### What the task requires
From the records below, set down exactly the lines starting with the line that contains "r_resolved, r_taken, r_illegal;" and going on through the line that contains "case (r_state)". Nothing else is wanted.

### Data extracted from a collection
#####

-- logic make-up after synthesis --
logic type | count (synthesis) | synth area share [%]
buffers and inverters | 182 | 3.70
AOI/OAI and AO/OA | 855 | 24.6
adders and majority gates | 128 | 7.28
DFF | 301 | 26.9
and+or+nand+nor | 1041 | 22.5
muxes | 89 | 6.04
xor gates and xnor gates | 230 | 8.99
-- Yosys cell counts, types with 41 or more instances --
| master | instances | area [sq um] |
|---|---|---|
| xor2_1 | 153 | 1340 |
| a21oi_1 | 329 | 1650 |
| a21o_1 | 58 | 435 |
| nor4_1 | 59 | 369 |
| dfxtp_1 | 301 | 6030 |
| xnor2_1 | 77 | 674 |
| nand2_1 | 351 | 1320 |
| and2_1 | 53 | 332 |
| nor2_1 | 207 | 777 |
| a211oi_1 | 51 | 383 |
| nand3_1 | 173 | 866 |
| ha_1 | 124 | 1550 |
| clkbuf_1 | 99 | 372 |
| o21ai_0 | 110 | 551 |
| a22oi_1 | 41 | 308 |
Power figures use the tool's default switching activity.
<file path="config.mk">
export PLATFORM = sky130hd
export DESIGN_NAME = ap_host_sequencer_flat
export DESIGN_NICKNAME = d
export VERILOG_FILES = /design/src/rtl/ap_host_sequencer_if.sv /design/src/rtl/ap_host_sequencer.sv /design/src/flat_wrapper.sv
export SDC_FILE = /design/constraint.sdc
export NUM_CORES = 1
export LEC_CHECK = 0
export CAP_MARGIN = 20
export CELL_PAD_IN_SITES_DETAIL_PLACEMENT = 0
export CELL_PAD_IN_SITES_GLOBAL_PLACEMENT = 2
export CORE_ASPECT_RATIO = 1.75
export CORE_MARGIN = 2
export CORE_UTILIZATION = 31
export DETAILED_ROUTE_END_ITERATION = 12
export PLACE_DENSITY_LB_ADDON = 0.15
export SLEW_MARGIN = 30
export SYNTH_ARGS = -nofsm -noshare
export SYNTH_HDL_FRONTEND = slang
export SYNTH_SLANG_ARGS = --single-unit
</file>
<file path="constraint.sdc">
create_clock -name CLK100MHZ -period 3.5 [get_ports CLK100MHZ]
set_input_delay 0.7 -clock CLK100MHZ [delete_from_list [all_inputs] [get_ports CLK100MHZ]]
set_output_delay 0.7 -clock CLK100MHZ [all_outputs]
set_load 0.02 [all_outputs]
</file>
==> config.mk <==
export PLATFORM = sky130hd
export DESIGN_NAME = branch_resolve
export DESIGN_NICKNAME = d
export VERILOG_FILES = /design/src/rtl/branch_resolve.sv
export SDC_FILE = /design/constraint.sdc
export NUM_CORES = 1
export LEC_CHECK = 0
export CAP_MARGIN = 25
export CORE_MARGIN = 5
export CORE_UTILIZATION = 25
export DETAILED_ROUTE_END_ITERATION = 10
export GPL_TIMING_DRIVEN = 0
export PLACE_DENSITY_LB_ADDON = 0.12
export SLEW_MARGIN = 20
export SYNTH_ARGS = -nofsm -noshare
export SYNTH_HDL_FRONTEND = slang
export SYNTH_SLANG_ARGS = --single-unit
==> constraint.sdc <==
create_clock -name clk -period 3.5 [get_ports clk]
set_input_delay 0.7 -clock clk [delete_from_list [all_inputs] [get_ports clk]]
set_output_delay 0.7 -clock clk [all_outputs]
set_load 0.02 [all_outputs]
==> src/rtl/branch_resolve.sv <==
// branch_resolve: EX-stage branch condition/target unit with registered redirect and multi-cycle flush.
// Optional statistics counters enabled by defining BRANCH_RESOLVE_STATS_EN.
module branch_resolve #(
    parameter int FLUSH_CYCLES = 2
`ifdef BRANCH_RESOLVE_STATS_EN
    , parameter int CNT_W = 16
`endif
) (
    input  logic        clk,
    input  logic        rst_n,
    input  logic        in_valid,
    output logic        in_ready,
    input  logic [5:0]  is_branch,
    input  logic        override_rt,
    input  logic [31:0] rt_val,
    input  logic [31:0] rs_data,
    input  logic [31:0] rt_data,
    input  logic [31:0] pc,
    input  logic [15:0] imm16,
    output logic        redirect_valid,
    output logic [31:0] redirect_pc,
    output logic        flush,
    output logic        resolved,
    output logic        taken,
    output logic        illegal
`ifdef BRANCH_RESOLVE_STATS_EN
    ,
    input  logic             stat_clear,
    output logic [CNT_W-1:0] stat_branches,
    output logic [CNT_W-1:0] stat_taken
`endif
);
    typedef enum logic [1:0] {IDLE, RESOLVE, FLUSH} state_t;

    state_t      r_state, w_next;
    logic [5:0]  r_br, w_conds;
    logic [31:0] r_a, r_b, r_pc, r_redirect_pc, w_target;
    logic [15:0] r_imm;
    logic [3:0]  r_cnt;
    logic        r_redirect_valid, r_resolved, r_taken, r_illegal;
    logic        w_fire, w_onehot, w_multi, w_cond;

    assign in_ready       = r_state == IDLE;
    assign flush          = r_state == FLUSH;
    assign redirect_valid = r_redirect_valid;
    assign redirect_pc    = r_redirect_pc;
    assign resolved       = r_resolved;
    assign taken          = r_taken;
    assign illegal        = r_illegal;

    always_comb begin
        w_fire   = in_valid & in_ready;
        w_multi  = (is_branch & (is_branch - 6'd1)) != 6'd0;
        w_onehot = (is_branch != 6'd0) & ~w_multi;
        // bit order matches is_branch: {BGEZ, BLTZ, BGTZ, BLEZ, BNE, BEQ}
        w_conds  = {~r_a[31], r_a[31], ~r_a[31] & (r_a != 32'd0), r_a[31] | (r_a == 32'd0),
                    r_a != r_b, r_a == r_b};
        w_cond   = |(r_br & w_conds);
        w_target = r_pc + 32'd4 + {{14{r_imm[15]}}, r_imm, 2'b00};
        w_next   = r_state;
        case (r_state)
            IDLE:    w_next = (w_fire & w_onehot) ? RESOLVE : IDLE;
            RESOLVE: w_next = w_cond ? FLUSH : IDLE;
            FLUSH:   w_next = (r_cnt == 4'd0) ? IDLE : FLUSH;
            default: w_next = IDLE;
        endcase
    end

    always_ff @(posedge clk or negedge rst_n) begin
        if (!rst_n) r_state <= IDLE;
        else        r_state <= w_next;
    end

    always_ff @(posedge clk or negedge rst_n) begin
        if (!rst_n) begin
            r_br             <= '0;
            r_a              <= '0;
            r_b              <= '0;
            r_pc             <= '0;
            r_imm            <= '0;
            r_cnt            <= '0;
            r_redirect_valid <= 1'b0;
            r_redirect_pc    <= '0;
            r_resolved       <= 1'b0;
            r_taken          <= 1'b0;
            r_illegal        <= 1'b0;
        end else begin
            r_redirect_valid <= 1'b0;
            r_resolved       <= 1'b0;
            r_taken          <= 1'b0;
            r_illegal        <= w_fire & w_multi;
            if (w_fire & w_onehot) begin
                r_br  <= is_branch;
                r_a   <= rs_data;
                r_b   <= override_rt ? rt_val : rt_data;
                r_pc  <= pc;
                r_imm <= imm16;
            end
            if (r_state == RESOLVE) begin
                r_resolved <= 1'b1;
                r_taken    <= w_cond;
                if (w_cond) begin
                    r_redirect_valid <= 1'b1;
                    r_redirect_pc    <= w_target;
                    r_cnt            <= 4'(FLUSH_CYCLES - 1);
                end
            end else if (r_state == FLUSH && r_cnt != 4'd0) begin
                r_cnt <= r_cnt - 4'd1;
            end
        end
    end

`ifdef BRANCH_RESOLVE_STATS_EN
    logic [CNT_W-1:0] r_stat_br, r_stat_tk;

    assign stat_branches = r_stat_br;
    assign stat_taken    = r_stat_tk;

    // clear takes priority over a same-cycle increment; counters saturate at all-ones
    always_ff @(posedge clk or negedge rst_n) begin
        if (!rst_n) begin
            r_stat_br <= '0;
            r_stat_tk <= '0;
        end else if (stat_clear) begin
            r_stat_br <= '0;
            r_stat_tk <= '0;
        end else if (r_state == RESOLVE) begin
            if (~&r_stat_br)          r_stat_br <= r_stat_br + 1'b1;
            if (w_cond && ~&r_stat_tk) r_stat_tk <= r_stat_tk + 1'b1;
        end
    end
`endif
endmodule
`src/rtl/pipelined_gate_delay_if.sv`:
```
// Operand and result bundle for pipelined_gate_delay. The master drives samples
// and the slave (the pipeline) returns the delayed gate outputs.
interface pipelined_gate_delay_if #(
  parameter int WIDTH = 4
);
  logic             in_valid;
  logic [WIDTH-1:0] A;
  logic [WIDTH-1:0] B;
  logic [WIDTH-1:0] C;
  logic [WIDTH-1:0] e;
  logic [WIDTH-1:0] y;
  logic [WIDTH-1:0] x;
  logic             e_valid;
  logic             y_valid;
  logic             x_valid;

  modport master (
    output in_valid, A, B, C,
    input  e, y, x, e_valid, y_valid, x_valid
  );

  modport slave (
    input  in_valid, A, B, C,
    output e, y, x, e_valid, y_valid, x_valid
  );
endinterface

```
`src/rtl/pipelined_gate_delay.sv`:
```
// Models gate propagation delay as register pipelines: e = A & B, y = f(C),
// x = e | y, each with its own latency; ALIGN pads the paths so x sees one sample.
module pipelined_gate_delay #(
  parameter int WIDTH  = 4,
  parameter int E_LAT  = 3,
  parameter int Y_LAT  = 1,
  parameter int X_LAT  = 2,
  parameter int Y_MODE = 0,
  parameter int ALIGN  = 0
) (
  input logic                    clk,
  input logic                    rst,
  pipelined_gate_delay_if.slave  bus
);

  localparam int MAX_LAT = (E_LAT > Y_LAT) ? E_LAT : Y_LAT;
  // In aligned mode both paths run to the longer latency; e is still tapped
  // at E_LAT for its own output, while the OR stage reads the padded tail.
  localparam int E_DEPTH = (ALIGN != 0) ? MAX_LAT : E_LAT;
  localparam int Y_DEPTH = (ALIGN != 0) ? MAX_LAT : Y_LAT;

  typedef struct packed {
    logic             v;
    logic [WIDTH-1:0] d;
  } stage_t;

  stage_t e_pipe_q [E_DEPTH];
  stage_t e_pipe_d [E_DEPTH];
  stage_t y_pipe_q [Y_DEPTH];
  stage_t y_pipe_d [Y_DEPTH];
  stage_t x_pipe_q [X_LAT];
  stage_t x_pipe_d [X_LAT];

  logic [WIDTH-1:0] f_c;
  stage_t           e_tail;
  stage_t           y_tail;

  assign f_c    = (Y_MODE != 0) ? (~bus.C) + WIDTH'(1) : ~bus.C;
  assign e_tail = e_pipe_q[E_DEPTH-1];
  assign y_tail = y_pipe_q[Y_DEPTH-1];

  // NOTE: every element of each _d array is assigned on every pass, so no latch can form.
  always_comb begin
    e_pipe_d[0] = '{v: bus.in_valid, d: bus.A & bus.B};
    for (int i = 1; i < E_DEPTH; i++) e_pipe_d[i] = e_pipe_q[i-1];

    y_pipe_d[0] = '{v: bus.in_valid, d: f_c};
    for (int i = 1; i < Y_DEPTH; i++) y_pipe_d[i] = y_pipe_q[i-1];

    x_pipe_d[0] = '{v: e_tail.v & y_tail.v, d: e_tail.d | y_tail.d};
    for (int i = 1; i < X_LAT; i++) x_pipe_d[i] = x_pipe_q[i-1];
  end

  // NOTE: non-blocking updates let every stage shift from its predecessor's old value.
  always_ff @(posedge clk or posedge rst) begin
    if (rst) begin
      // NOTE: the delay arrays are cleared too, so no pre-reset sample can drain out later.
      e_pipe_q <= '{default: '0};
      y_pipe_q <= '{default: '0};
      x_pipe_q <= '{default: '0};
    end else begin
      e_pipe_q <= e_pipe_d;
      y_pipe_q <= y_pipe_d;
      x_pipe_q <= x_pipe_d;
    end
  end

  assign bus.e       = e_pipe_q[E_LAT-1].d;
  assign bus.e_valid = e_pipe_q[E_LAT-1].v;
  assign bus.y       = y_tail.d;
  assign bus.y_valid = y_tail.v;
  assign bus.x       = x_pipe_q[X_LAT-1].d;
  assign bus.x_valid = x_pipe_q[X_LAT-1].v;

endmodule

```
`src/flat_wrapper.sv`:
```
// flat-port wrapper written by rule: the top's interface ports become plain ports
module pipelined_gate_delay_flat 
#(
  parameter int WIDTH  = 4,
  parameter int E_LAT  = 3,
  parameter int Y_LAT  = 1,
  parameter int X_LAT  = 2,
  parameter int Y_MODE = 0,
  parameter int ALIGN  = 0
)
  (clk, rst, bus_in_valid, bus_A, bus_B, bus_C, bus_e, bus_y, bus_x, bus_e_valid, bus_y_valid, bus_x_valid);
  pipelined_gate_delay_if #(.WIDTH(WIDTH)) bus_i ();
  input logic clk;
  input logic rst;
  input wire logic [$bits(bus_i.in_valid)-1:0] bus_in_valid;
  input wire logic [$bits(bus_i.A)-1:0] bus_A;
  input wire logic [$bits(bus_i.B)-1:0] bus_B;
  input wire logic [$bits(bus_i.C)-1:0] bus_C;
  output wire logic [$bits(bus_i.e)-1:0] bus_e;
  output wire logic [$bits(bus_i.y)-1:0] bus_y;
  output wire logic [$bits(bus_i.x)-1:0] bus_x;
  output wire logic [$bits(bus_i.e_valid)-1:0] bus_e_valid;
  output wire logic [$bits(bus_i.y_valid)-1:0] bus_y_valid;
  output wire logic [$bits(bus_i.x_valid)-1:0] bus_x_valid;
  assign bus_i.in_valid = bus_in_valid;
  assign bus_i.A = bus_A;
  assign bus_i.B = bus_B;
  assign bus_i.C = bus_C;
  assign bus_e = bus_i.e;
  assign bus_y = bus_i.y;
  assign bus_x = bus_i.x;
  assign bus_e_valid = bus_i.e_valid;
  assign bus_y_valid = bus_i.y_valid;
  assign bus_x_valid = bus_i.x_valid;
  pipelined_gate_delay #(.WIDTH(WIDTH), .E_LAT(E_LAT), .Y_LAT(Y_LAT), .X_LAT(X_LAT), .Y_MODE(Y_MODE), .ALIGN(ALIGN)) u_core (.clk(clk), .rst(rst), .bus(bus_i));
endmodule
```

#####

### Task result
    logic        r_redirect_valid, r_resolved, r_taken, r_illegal;
    logic        w_fire, w_onehot, w_multi, w_cond;

    assign in_ready       = r_state == IDLE;
    assign flush          = r_state == FLUSH;
    assign redirect_valid = r_redirect_valid;
    assign redirect_pc    = r_redirect_pc;
    assign resolved       = r_resolved;
    assign taken          = r_taken;
    assign illegal        = r_illegal;

    always_comb begin
        w_fire   = in_valid & in_ready;
        w_multi  = (is_branch & (is_branch - 6'd1)) != 6'd0;
        w_onehot = (is_branch != 6'd0) & ~w_multi;
        // bit order matches is_branch: {BGEZ, BLTZ, BGTZ, BLEZ, BNE, BEQ}
        w_conds  = {~r_a[31], r_a[31], ~r_a[31] & (r_a != 32'd0), r_a[31] | (r_a == 32'd0),
                    r_a != r_b, r_a == r_b};
        w_cond   = |(r_br & w_conds);
        w_target = r_pc + 32'd4 + {{14{r_imm[15]}}, r_imm, 2'b00};
        w_next   = r_state;
        case (r_state)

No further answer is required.